Among the lines below, restate word for word only those from the line with "run 2: path" through the line with "separate check: timing", with both end lines kept.

### Entries supplied
== Segment start ==

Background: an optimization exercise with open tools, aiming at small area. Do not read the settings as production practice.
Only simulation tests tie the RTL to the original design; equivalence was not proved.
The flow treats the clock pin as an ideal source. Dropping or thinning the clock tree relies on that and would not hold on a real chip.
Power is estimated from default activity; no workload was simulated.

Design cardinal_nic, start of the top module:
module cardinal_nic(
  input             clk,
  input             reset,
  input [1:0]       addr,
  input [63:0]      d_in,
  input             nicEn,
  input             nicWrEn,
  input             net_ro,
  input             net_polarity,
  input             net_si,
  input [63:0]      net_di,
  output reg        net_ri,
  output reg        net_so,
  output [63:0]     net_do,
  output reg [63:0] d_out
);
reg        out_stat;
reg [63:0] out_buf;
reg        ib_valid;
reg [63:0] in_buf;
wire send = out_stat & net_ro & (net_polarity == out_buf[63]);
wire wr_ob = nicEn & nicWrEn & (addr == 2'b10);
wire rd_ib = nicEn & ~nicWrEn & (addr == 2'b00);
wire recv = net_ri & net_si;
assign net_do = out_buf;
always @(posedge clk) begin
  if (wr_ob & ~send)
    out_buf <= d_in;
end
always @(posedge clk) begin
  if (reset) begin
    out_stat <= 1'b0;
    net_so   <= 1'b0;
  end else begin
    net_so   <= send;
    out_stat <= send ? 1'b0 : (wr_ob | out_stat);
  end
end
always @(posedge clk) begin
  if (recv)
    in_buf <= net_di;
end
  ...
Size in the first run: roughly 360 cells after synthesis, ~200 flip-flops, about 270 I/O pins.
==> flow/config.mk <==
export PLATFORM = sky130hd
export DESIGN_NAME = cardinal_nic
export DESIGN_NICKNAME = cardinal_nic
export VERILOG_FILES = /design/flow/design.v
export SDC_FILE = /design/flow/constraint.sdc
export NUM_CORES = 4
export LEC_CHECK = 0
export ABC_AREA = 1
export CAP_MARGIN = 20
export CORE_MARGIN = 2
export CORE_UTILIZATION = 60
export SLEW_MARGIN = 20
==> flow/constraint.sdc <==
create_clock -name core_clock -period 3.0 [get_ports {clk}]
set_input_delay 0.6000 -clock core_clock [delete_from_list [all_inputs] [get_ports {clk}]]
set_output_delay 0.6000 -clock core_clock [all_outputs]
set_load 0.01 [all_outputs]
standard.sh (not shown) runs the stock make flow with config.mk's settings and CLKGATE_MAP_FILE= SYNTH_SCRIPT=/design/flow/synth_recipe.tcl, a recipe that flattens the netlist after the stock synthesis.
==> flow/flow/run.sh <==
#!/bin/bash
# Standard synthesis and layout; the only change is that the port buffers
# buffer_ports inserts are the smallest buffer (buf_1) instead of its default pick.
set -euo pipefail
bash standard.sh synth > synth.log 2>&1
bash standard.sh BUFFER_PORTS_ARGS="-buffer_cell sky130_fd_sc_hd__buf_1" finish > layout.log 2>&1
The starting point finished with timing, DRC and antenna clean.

== Segment end ==
== Segment start ==

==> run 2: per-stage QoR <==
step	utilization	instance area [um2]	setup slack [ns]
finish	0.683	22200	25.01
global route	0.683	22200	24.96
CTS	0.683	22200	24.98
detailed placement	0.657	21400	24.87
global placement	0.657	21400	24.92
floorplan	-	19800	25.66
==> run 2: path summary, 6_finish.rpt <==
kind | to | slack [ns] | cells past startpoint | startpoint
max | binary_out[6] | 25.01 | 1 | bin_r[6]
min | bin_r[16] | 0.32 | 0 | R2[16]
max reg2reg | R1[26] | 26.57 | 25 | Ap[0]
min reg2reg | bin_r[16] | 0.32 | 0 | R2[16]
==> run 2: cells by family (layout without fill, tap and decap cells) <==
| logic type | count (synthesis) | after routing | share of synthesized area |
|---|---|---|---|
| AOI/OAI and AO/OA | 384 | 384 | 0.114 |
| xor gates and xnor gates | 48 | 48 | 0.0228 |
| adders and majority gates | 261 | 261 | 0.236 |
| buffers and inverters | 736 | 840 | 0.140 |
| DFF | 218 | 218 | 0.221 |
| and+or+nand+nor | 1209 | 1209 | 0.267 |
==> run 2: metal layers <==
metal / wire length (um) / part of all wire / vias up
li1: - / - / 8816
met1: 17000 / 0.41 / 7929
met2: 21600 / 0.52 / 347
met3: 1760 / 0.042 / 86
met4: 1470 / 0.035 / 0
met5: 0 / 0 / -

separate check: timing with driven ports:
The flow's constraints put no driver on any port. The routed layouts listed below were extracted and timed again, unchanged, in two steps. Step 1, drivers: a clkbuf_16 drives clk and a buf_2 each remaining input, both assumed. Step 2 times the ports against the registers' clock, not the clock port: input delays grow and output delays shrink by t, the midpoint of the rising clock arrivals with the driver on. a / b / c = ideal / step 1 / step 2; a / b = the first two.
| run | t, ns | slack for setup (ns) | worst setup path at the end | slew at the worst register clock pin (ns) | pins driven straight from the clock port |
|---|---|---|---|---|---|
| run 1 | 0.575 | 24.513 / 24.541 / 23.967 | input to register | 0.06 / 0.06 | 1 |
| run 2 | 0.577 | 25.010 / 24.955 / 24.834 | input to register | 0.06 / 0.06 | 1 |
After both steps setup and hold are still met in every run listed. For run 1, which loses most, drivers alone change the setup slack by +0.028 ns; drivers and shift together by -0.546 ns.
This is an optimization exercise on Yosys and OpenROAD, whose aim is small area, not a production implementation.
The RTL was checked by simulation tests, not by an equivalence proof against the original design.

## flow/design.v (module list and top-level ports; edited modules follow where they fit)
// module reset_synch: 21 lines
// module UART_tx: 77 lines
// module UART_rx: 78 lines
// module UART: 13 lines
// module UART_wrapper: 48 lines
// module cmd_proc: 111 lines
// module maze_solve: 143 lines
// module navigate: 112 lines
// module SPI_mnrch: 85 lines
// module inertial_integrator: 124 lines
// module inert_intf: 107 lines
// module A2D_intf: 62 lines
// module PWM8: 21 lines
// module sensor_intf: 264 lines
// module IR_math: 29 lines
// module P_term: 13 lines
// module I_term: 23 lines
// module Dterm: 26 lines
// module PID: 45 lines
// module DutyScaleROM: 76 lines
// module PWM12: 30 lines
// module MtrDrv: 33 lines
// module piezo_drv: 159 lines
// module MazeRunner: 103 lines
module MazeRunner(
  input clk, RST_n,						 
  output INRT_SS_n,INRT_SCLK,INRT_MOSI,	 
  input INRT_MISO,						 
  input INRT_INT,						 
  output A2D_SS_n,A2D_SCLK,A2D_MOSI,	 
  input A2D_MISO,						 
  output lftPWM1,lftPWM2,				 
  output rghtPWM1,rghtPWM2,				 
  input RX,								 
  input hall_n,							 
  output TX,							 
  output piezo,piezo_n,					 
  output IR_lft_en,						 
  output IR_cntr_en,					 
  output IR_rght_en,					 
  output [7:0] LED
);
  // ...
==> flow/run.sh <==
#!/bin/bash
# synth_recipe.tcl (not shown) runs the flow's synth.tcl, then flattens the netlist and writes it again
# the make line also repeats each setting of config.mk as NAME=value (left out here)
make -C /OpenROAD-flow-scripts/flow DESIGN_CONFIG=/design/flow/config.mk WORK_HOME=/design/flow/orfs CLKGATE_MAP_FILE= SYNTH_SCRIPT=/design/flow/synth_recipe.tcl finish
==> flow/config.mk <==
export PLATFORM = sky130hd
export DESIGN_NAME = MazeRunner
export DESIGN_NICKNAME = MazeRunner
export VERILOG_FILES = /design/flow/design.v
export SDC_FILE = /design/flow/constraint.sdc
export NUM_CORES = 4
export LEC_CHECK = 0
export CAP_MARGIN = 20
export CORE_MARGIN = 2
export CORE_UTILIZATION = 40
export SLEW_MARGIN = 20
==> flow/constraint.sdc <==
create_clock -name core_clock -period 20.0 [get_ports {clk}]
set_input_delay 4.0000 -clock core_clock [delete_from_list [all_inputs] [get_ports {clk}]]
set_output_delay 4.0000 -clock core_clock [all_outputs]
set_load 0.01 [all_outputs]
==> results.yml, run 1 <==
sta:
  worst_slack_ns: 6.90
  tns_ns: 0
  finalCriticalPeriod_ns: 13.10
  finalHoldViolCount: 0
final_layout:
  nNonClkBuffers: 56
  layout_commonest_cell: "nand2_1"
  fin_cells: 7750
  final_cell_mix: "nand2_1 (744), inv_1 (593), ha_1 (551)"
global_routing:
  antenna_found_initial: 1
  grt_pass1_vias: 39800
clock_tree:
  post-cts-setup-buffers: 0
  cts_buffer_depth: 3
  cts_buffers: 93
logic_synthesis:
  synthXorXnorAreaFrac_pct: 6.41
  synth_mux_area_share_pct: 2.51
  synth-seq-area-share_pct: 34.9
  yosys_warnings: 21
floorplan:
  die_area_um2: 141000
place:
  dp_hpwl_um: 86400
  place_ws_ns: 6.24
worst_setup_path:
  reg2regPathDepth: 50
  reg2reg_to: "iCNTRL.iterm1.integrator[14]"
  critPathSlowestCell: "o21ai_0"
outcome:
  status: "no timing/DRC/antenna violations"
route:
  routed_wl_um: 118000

== Segment end ==

### Exercise output
==> run 2: path summary, 6_finish.rpt <==
kind | to | slack [ns] | cells past startpoint | startpoint
max | binary_out[6] | 25.01 | 1 | bin_r[6]
min | bin_r[16] | 0.32 | 0 | R2[16]
max reg2reg | R1[26] | 26.57 | 25 | Ap[0]
min reg2reg | bin_r[16] | 0.32 | 0 | R2[16]
==> run 2: cells by family (layout without fill, tap and decap cells) <==
| logic type | count (synthesis) | after routing | share of synthesized area |
|---|---|---|---|
| AOI/OAI and AO/OA | 384 | 384 | 0.114 |
| xor gates and xnor gates | 48 | 48 | 0.0228 |
| adders and majority gates | 261 | 261 | 0.236 |
| buffers and inverters | 736 | 840 | 0.140 |
| DFF | 218 | 218 | 0.221 |
| and+or+nand+nor | 1209 | 1209 | 0.267 |
==> run 2: metal layers <==
metal / wire length (um) / part of all wire / vias up
li1: - / - / 8816
met1: 17000 / 0.41 / 7929
met2: 21600 / 0.52 / 347
met3: 1760 / 0.042 / 86
met4: 1470 / 0.035 / 0
met5: 0 / 0 / -

separate check: timing with driven ports:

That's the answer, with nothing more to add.